I for one am certainly very pleased to have an atomic physicist as a colleague; Ove Axner has been following the impressive work in noise-immune cavity-enhanced optical heterodyne molecular spectroscopy (NICE-OHMS) done at the Joint Institute for Laboratory Astrophysics in Colorado. From the theory, one can calculate the signal-to-noise ratio and find that NICE-OHMS is capable of detecting less than one atom – theoretically, of course. With that kind of sensitivity, it’s hard to imagine all of the amazing possibilities. Unfortunately, as an analytical chemist you need a practical application. There is a dichotomy at work here. As said by many analytical spectroscopists, it’s difficult to develop a fantastic method if it’s not driven by an application. But on the other hand, the application would have to be extremely demanding and important to develop such a sensitive method. Sometimes, predicting where the future might lead – or where we should focus our efforts – can be almost impossible.
The NICE-OHMS example clearly highlights the strong connection between analytical spectroscopy and atomic physics, especially with regards to noise. After all, there is no signal without noise. To fully understand spectroscopic noise, you quickly enter the territory of stochastic variables, signal communication theory, and so on. At first, it can appear that such discussions are outside the scope of analytical spectroscopy, but actually, understanding the fundamentals and characterizing noise is at the very root of improving the quality of our measurements.

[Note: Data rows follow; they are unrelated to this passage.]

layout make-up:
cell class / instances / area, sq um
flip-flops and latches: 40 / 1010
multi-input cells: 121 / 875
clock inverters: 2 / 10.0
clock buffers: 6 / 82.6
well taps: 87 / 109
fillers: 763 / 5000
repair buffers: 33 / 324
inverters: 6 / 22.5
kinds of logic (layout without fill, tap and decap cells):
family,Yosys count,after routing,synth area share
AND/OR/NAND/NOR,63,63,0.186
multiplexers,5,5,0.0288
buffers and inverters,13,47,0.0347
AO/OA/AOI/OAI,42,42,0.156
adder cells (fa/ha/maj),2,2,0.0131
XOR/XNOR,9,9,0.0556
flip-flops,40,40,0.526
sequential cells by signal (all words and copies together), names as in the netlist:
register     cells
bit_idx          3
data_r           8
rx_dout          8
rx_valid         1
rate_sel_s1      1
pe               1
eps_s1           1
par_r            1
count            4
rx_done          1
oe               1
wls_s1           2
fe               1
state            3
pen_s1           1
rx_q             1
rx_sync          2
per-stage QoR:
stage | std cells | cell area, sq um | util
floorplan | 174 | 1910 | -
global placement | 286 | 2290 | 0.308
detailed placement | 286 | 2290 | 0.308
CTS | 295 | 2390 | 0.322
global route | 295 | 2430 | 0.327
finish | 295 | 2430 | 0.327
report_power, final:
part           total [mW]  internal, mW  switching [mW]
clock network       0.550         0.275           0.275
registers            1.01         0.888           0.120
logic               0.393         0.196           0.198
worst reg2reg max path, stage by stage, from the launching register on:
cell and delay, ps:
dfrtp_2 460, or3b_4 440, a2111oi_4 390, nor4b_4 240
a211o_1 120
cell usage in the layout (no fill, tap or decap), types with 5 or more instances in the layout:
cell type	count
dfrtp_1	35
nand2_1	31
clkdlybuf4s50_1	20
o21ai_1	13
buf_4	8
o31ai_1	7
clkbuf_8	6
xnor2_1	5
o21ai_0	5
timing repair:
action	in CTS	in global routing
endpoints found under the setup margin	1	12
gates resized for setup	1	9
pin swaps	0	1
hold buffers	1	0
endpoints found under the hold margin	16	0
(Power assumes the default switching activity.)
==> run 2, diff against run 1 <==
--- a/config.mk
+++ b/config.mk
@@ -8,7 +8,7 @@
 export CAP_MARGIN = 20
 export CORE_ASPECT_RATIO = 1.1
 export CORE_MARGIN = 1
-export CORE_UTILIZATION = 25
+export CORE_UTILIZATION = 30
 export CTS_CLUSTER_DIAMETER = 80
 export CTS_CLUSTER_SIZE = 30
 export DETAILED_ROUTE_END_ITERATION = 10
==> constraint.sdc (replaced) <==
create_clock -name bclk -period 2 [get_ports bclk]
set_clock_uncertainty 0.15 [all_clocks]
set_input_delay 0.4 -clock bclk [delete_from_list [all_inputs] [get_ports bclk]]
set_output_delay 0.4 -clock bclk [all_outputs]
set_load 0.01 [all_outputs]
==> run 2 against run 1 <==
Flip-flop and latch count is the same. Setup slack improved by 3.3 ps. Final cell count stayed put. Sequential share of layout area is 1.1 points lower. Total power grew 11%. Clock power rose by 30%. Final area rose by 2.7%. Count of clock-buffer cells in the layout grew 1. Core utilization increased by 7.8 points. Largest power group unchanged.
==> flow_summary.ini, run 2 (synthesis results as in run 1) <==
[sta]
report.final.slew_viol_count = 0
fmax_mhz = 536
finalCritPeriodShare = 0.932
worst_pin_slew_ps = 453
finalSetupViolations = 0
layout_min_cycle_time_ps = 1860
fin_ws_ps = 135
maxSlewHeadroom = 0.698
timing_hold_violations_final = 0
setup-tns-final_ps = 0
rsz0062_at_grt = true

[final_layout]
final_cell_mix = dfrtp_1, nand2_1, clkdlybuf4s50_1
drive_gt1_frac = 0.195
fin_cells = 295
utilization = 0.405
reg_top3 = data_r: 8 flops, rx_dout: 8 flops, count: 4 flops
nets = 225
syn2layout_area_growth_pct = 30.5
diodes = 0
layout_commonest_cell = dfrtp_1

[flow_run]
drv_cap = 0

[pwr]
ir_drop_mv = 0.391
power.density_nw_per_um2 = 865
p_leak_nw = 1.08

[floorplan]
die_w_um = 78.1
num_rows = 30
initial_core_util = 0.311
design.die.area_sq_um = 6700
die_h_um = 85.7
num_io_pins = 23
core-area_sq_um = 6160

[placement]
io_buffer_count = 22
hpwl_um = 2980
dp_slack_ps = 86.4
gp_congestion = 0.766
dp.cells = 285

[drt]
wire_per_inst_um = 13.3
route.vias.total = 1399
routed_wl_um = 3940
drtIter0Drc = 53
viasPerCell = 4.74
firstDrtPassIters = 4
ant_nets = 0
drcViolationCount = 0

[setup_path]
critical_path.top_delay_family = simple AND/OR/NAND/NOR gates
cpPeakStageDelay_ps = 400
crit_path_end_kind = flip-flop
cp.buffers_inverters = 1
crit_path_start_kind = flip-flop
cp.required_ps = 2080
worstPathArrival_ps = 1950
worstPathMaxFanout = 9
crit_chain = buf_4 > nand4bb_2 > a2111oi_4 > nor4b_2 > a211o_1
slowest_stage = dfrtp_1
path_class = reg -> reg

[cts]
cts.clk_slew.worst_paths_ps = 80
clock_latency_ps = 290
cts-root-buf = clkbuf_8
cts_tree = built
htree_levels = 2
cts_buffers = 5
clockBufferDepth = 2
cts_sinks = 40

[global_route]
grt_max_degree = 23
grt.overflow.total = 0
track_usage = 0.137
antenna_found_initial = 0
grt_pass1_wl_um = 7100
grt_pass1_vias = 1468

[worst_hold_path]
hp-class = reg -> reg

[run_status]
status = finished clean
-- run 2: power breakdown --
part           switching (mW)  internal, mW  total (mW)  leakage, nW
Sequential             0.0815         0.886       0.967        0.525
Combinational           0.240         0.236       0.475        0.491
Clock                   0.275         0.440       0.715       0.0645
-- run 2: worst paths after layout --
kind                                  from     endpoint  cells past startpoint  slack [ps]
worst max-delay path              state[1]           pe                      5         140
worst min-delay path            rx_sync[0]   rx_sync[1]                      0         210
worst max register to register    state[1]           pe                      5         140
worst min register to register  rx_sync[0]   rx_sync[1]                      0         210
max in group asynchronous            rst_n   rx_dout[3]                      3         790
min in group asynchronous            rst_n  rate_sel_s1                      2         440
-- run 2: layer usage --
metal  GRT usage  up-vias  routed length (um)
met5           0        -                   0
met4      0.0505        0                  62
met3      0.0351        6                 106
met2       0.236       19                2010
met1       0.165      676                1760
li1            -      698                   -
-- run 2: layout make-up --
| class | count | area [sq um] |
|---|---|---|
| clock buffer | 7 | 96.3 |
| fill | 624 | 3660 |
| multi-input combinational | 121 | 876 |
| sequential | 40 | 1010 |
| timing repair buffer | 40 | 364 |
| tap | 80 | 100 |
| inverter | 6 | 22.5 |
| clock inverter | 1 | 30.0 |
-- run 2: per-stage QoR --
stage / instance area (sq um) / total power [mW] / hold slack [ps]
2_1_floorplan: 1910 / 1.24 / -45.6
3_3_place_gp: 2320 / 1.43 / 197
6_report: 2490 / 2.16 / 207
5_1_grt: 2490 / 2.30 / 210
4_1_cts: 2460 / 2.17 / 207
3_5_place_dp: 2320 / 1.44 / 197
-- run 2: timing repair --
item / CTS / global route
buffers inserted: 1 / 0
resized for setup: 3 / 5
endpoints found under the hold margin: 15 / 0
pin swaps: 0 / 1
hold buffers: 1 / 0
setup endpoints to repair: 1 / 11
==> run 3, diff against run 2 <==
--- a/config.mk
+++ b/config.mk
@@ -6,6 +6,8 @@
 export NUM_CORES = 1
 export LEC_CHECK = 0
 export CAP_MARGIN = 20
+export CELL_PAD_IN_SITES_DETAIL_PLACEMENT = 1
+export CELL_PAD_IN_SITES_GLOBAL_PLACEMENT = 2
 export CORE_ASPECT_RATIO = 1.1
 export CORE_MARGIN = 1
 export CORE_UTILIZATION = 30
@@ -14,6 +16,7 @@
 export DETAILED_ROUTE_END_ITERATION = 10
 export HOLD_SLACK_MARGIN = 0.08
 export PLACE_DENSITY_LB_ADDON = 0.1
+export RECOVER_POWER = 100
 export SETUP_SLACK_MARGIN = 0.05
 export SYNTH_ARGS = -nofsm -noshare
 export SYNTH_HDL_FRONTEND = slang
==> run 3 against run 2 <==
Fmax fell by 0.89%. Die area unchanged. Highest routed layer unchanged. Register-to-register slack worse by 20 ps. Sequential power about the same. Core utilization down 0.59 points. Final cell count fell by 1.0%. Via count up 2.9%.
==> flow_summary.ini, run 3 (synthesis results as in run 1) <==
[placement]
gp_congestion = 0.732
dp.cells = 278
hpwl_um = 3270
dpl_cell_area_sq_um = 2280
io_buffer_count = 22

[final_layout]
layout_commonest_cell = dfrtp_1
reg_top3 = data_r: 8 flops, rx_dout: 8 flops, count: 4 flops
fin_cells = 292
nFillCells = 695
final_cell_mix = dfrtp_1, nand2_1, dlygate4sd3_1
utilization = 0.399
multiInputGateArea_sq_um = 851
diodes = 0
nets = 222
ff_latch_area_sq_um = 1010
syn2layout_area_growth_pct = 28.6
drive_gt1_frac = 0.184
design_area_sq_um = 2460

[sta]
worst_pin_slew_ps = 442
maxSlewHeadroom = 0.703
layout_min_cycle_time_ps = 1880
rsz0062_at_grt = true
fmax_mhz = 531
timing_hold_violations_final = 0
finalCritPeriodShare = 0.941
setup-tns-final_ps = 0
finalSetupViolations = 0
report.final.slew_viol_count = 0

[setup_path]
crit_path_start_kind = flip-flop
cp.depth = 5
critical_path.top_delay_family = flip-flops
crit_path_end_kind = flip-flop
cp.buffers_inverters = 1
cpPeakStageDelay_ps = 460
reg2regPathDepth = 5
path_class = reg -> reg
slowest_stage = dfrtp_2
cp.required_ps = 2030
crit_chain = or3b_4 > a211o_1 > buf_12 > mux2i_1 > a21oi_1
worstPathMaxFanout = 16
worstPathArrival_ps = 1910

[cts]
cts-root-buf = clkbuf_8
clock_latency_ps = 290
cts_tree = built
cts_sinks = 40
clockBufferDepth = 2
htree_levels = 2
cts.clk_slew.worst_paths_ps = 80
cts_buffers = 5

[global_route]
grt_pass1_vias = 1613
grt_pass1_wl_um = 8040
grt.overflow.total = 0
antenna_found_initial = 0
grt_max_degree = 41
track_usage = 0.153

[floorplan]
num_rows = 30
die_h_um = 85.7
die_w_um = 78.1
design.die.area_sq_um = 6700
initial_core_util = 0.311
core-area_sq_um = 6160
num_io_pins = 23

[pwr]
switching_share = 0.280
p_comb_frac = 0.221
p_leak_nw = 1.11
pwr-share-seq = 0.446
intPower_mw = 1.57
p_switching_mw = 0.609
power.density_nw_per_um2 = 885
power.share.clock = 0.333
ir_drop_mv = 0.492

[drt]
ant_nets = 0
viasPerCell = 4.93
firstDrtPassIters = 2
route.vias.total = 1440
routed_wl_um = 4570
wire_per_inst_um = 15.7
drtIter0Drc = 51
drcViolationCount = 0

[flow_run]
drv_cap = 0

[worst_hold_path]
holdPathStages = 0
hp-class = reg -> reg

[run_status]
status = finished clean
**src/rtl/data_chunk_pkg.sv**
```systemverilog
// Shared sizing, state encodings and types for the ping-pong data chunk sequencer.
// Bank geometry is set here; every other file derives its widths from these constants.
package data_chunk_pkg;

   localparam int MEM_SIZE        = 256;
   localparam int BUS_SIZE        = 32;
   localparam int PREFIX_SUM_SIZE = 32;
   localparam int NUM_BANKS       = 2;

   localparam int WR_CYC_NUM = MEM_SIZE / BUS_SIZE;
   localparam int RD_SEG_NUM = MEM_SIZE / PREFIX_SUM_SIZE;

   // A single-entry counter still needs one bit to exist.
   function automatic int cnt_width(input int n);
      return (n > 1) ? $clog2(n) : 1;
   endfunction

   localparam int WR_CNT_W = cnt_width(WR_CYC_NUM);
   localparam int SEG_W    = cnt_width(RD_SEG_NUM);

   typedef enum logic [1:0] {
      RD_IDLE,
      RD_START,
      RD_SCAN,
      RD_RELEASE
   } rd_state_e;

   typedef enum logic {
      BANK_EMPTY = 1'b0,
      BANK_FULL  = 1'b1
   } bank_state_e;

   typedef logic [NUM_BANKS-1:0] bank_full_t;
   typedef logic [WR_CNT_W-1:0]  wr_cnt_t;
   typedef logic [SEG_W-1:0]     seg_t;

endpackage

```
**src/rtl/data_chunk_pingpong_ctrl_if.sv**
```systemverilog
// Loader, chunk-store and scheduler signals of the ping-pong sequencer.
// master is the sequencer side; slave is the surrounding loader/store/scheduler side.
interface data_chunk_pingpong_ctrl_if
   import data_chunk_pkg::*;
();

   logic       ld_valid_i;
   logic       ld_ready_o;
   logic       wr_valid_o;
   wr_cnt_t    wr_count_o;
   logic       wr_sel_o;
   logic       rd_en_i;
   logic       rd_sel_o;
   logic       chunk_start_o;
   seg_t       rd_sparsemap_addr_o;
   logic       pri_enc_end_i;
   logic       chunk_done_o;
   bank_full_t bank_full_o;

   modport master (
      input  ld_valid_i,
      input  rd_en_i,
      input  pri_enc_end_i,
      output ld_ready_o,
      output wr_valid_o,
      output wr_count_o,
      output wr_sel_o,
      output rd_sel_o,
      output chunk_start_o,
      output rd_sparsemap_addr_o,
      output chunk_done_o,
      output bank_full_o
   );

   modport slave (
      output ld_valid_i,
      output rd_en_i,
      output pri_enc_end_i,
      input  ld_ready_o,
      input  wr_valid_o,
      input  wr_count_o,
      input  wr_sel_o,
      input  rd_sel_o,
      input  chunk_start_o,
      input  rd_sparsemap_addr_o,
      input  chunk_done_o,
      input  bank_full_o
   );

endinterface

```
**src/rtl/data_chunk_bank_status.sv**
```systemverilog
// Per-bank EMPTY/FULL tracking: the writer marks a bank FULL, the reader releases it.
// Set and clear may land in the same cycle, but only on opposite banks.
module data_chunk_bank_status
   import data_chunk_pkg::*;
(
   input  logic       clk,
   input  logic       rst_n,
   input  logic       flush,
   input  logic       set_en,
   input  logic       set_idx,
   input  logic       clr_en,
   input  logic       clr_idx,
   output bank_full_t full
);

   for (genvar b = 0; b < NUM_BANKS; b++) begin : g_bank
      localparam logic IDX = 1'(b);
      bank_state_e state_q;

      // NOTE: state registers use non-blocking assignments so every flop samples pre-edge values.
      always_ff @(posedge clk or negedge rst_n) begin
         if (!rst_n) begin
            state_q <= BANK_EMPTY;
         end else if (flush) begin
            state_q <= BANK_EMPTY;
         end else if (set_en && (set_idx == IDX)) begin
            state_q <= BANK_FULL;
         end else if (clr_en && (clr_idx == IDX)) begin
            state_q <= BANK_EMPTY;
         end
      end

      assign full[b] = (state_q == BANK_FULL);
   end

   a_no_set_clr_collision : assert property (
      @(posedge clk) disable iff (!rst_n)
      !(set_en && clr_en && (set_idx == clr_idx))
   );

endmodule

```
**src/rtl/data_chunk_pingpong_ctrl.sv**
```systemverilog
// Ping-pong sequencer: fills one data chunk bank from the IFM loader while the other
// bank is scanned segment by segment, releasing each bank after its last segment.
module data_chunk_pingpong_ctrl
   import data_chunk_pkg::*;
(
   input  logic                       clk_i,
   input  logic                       rst_i,
   input  logic                       flush_i,
   data_chunk_pingpong_ctrl_if.master ctrl
);

   localparam wr_cnt_t LAST_BEAT = wr_cnt_t'(WR_CYC_NUM - 1);
   localparam seg_t    LAST_SEG  = seg_t'(RD_SEG_NUM - 1);

   rd_state_e  state_q, state_d;
   seg_t       seg_q, seg_d;
   wr_cnt_t    wr_count_q;
   logic       wr_sel_q;
   logic       rd_sel_q;
   bank_full_t bank_full;

   logic ld_ready;
   logic wr_fire;
   logic last_beat;
   logic chunk_start;
   logic rd_release;

   // ---------------- write side ----------------
   assign ld_ready  = ~bank_full[wr_sel_q] & ~flush_i;
   assign wr_fire   = ctrl.ld_valid_i & ld_ready;
   assign last_beat = wr_fire & (wr_count_q == LAST_BEAT);

   always_ff @(posedge clk_i or negedge rst_i) begin
      if (!rst_i) begin
         wr_count_q <= '0;
         wr_sel_q   <= 1'b0;
      end else if (flush_i) begin
         wr_count_q <= '0;
         wr_sel_q   <= 1'b0;
      end else if (wr_fire) begin
         wr_count_q <= last_beat ? '0 : wr_count_q + 1'b1;
         if (last_beat) begin
            wr_sel_q <= ~wr_sel_q;
         end
      end
   end

   // ---------------- read FSM ----------------
   always_ff @(posedge clk_i or negedge rst_i) begin
      if (!rst_i) begin
         state_q  <= RD_IDLE;
         seg_q    <= '0;
         rd_sel_q <= 1'b0;
      end else begin
         state_q <= state_d;
         seg_q   <= seg_d;
         if (flush_i) begin
            rd_sel_q <= 1'b0;
         end else if (rd_release) begin
            rd_sel_q <= ~rd_sel_q;
         end
      end
   end

   // NOTE: every output of this block is given a default first so no path can infer a latch.
   always_comb begin
      state_d     = state_q;
      seg_d       = seg_q;
      chunk_start = 1'b0;
      rd_release  = 1'b0;

      case (state_q)
         RD_IDLE: begin
            seg_d = '0;
            if (bank_full[rd_sel_q] && ctrl.rd_en_i) begin
               state_d = RD_START;
            end
         end
         RD_START: begin
            chunk_start = 1'b1;
            seg_d       = '0;
            state_d     = RD_SCAN;
         end
         RD_SCAN: begin
            if (ctrl.pri_enc_end_i) begin
               if (seg_q == LAST_SEG) begin
                  state_d = RD_RELEASE;
               end else begin
                  seg_d = seg_q + 1'b1;
               end
            end
         end
         RD_RELEASE: begin
            rd_release = 1'b1;
            seg_d      = '0;
            state_d    = RD_IDLE;
         end
         default: begin
            state_d = RD_IDLE;
            seg_d   = '0;
         end
      endcase

      // Flush discards the in-flight scan without announcing a release.
      if (flush_i) begin
         state_d     = RD_IDLE;
         seg_d       = '0;
         chunk_start = 1'b0;
         rd_release  = 1'b0;
      end
   end

   data_chunk_bank_status u_bank_status (
      .clk     (clk_i),
      .rst_n   (rst_i),
      .flush   (flush_i),
      .set_en  (last_beat),
      .set_idx (wr_sel_q),
      .clr_en  (rd_release),
      .clr_idx (rd_sel_q),
      .full    (bank_full)
   );

   assign ctrl.ld_ready_o          = ld_ready;
   assign ctrl.wr_valid_o          = wr_fire;
   assign ctrl.wr_count_o          = wr_count_q;
   assign ctrl.wr_sel_o            = wr_sel_q;
   assign ctrl.rd_sel_o            = rd_sel_q;
   assign ctrl.chunk_start_o       = chunk_start;
   assign ctrl.rd_sparsemap_addr_o = seg_q;
   assign ctrl.chunk_done_o        = rd_release;
   assign ctrl.bank_full_o         = bank_full;

endmodule

```
**src/flat_wrapper.sv**
```systemverilog
// flat-port wrapper written by rule: the top's interface ports become plain ports
module data_chunk_pingpong_ctrl_flat import data_chunk_pkg::*;
  (clk_i, rst_i, flush_i, ctrl_ld_valid_i, ctrl_rd_en_i, ctrl_pri_enc_end_i, ctrl_ld_ready_o, ctrl_wr_valid_o, ctrl_wr_count_o, ctrl_wr_sel_o, ctrl_rd_sel_o, ctrl_chunk_start_o, ctrl_rd_sparsemap_addr_o, ctrl_chunk_done_o, ctrl_bank_full_o);
  data_chunk_pingpong_ctrl_if ctrl_i ();
  input  logic clk_i;
  input  logic rst_i;
  input  logic flush_i;
  input wire logic [$bits(ctrl_i.ld_valid_i)-1:0] ctrl_ld_valid_i;
  input wire logic [$bits(ctrl_i.rd_en_i)-1:0] ctrl_rd_en_i;
  input wire logic [$bits(ctrl_i.pri_enc_end_i)-1:0] ctrl_pri_enc_end_i;
  output wire logic [$bits(ctrl_i.ld_ready_o)-1:0] ctrl_ld_ready_o;
  output wire logic [$bits(ctrl_i.wr_valid_o)-1:0] ctrl_wr_valid_o;
  output wire logic [$bits(ctrl_i.wr_count_o)-1:0] ctrl_wr_count_o;
  output wire logic [$bits(ctrl_i.wr_sel_o)-1:0] ctrl_wr_sel_o;
  output wire logic [$bits(ctrl_i.rd_sel_o)-1:0] ctrl_rd_sel_o;
  output wire logic [$bits(ctrl_i.chunk_start_o)-1:0] ctrl_chunk_start_o;
  output wire logic [$bits(ctrl_i.rd_sparsemap_addr_o)-1:0] ctrl_rd_sparsemap_addr_o;
  output wire logic [$bits(ctrl_i.chunk_done_o)-1:0] ctrl_chunk_done_o;
  output wire logic [$bits(ctrl_i.bank_full_o)-1:0] ctrl_bank_full_o;
  assign ctrl_i.ld_valid_i = ctrl_ld_valid_i;
  assign ctrl_i.rd_en_i = ctrl_rd_en_i;
  assign ctrl_i.pri_enc_end_i = ctrl_pri_enc_end_i;
  assign ctrl_ld_ready_o = ctrl_i.ld_ready_o;
  assign ctrl_wr_valid_o = ctrl_i.wr_valid_o;
  assign ctrl_wr_count_o = ctrl_i.wr_count_o;
  assign ctrl_wr_sel_o = ctrl_i.wr_sel_o;
  assign ctrl_rd_sel_o = ctrl_i.rd_sel_o;
  assign ctrl_chunk_start_o = ctrl_i.chunk_start_o;
  assign ctrl_rd_sparsemap_addr_o = ctrl_i.rd_sparsemap_addr_o;
  assign ctrl_chunk_done_o = ctrl_i.chunk_done_o;
  assign ctrl_bank_full_o = ctrl_i.bank_full_o;
  data_chunk_pingpong_ctrl u_core (.clk_i(clk_i), .rst_i(rst_i), .flush_i(flush_i), .ctrl(ctrl_i));
endmodule
```
### src/rtl/inst_cache_refill.sv
// Instruction cache refill engine: fetches a missing line over AXI, writes the
// data banks and tag/valid RAM, forwards the critical word, optionally prefetches.
//
// state  | meaning
// IDLE   | waiting for a demand miss
// INV    | clear the valid bit of the target line before overwriting it
// ADDR   | present the AR request until accepted
// DATA   | accept R beats, write one bank per beat
// COMMIT | write tag + valid, signal completion, maybe chain into prefetch
module inst_cache_refill #(
    parameter int         LINE_WORDS  = 8,
    parameter int         INDEX_WIDTH = 7,
    parameter int         TAG_WIDTH   = 20,
    parameter logic [3:0] ARID        = 4'd0,
    parameter bit         PREFETCH_EN = 1'b1
) (
    input  logic                   clk,
    input  logic                   rst,
    input  logic                   miss_req,
    input  logic [31:0]            miss_addr,
    input  logic                   pre_found,
    output logic                   refill_busy,
    output logic                   refill_done,
    output logic                   refill_err,
    output logic                   crit_valid,
    output logic [31:0]            crit_data,
    output logic [3:0]             arid,
    output logic [31:0]            araddr,
    output logic [7:0]             arlen,
    output logic [2:0]             arsize,
    output logic [1:0]             arburst,
    output logic                   arvalid,
    input  logic                   arready,
    input  logic [31:0]            rdata,
    input  logic [1:0]             rresp,
    input  logic                   rlast,
    input  logic                   rvalid,
    output logic                   rready,
    output logic [LINE_WORDS-1:0]  data_wen,
    output logic [31:0]            data_wdata,
    output logic [INDEX_WIDTH-1:0] wr_index,
    output logic [TAG_WIDTH-1:0]   tag_wdata,
    output logic                   valid_wdata,
    output logic                   tagv_wen
);

    localparam int OFF_W = $clog2(LINE_WORDS);
    localparam int LA_W  = 32 - OFF_W - 2;
    localparam logic [OFF_W-1:0] LAST_BEAT = OFF_W'(LINE_WORDS - 1);

    typedef enum logic [2:0] {
        S_IDLE   = 3'd0,
        S_INV    = 3'd1,
        S_ADDR   = 3'd2,
        S_DATA   = 3'd3,
        S_COMMIT = 3'd4
    } state_t;

    state_t            state_q, state_d;
    logic              pf_q, pf_d;
    logic              pf_pending_q, pf_pending_d;
    logic [LA_W-1:0]   line_q, line_d;
    logic [OFF_W-1:0]  offset_q, offset_d;
    logic [OFF_W-1:0]  beat_q, beat_d;
    logic              err_q, err_d;

    logic [INDEX_WIDTH-1:0] line_index;
    logic [TAG_WIDTH-1:0]   line_tag;

    // line address in line units: low bits are the set index, the rest the tag
    assign line_index = line_q[INDEX_WIDTH-1:0];
    assign line_tag   = line_q[INDEX_WIDTH +: TAG_WIDTH];

    always_ff @(posedge clk) begin
        if (rst) begin
            state_q      <= S_IDLE;
            pf_q         <= 1'b0;
            pf_pending_q <= 1'b0;
            line_q       <= '0;
            offset_q     <= '0;
            beat_q       <= '0;
            err_q        <= 1'b0;
        end else begin
            state_q      <= state_d;
            pf_q         <= pf_d;
            pf_pending_q <= pf_pending_d;
            line_q       <= line_d;
            offset_q     <= offset_d;
            beat_q       <= beat_d;
            err_q        <= err_d;
        end
    end

    always_comb begin
        state_d      = state_q;
        pf_d         = pf_q;
        pf_pending_d = pf_pending_q;
        line_d       = line_q;
        offset_d     = offset_q;
        beat_d       = beat_q;
        err_d        = err_q;
        case (state_q)
            S_IDLE: begin
                pf_d = 1'b0;
                if (miss_req) begin
                    line_d       = miss_addr[31:OFF_W+2];
                    offset_d     = miss_addr[OFF_W+1:2];
                    pf_pending_d = PREFETCH_EN & ~pre_found;
                    err_d        = 1'b0;
                    beat_d       = '0;
                    state_d      = S_INV;
                end
            end
            S_INV: begin
                beat_d  = '0;
                state_d = S_ADDR;
            end
            S_ADDR: begin
                if (arready) state_d = S_DATA;
            end
            S_DATA: begin
                if (rvalid) begin
                    err_d = err_q | (rresp != 2'b00);
                    // rlast alone ends the burst; surplus beats pile onto the last bank
                    if (beat_q != LAST_BEAT) beat_d = beat_q + 1'b1;
                    if (rlast) begin
                        beat_d  = '0;
                        state_d = S_COMMIT;
                    end
                end
            end
            S_COMMIT: begin
                if (!pf_q && pf_pending_q) begin
                    line_d       = line_q + 1'b1;
                    pf_d         = 1'b1;
                    pf_pending_d = 1'b0;
                    err_d        = 1'b0;
                    state_d      = S_INV;
                end else begin
                    state_d = S_IDLE;
                end
            end
            default: state_d = S_IDLE;
        endcase
    end

    always_comb begin
        refill_busy = (state_q != S_IDLE);
        refill_done = 1'b0;
        refill_err  = 1'b0;
        crit_valid  = 1'b0;
        crit_data   = '0;
        arid        = '0;
        araddr      = '0;
        arlen       = '0;
        arsize      = '0;
        arburst     = '0;
        arvalid     = 1'b0;
        rready      = 1'b0;
        data_wen    = '0;
        data_wdata  = '0;
        wr_index    = '0;
        tag_wdata   = '0;
        valid_wdata = 1'b0;
        tagv_wen    = 1'b0;
        case (state_q)
            S_INV: begin
                tagv_wen = 1'b1;
                wr_index = line_index;
            end
            S_ADDR: begin
                arvalid = 1'b1;
                arid    = ARID;
                araddr  = {line_q, {(OFF_W+2){1'b0}}};
                arlen   = 8'(LINE_WORDS - 1);
                arsize  = 3'b010;
                arburst = 2'b01;
            end
            S_DATA: begin
                rready   = 1'b1;
                wr_index = line_index;
                if (rvalid) begin
                    data_wen   = {{(LINE_WORDS-1){1'b0}}, 1'b1} << beat_q;
                    data_wdata = rdata;
                    if (!pf_q && (beat_q == offset_q)) begin
                        crit_valid = 1'b1;
                        crit_data  = rdata;
                    end
                end
            end
            S_COMMIT: begin
                tagv_wen    = 1'b1;
                wr_index    = line_index;
                tag_wdata   = line_tag;
                valid_wdata = ~err_q;
                refill_done = ~pf_q;
                refill_err  = ~pf_q & err_q;
            end
            default: ;
        endcase
    end

endmodule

Only if we know the characteristics of noise can we devise instrumentation that is capable of improving the signal-to-noise ratio, decreasing the limit of detection, and increasing analytical sensitivity. In other words, we can only improve if we understand. Unfortunately, I don’t think we have enough people working on problems with this philosophy in mind. On a more elementary level, I certainly focus on signals and noise, and how they relate to measurement in my spectroscopy classes. After all, there is no algorithm or chemometric program that is capable of superseding a good understanding of data quality, which can only come from fundamental knowledge. For the same reason, I believe that it is very important for students (and academics!) to invest heavily in learning what has been done before. I am absolutely convinced of the need to not only look at papers that have been published in the last four years, but rather the last forty.
It’s true that the grey (and yet extremely exciting) border between physics and chemistry can have difficulty attracting funding these days – especially for an analytical spectroscopist – but that doesn’t make it in any way trivial. I feel lucky to have been given the freedom to explore so many different facets of my field – and I worry that the current generation will not be so fortunate.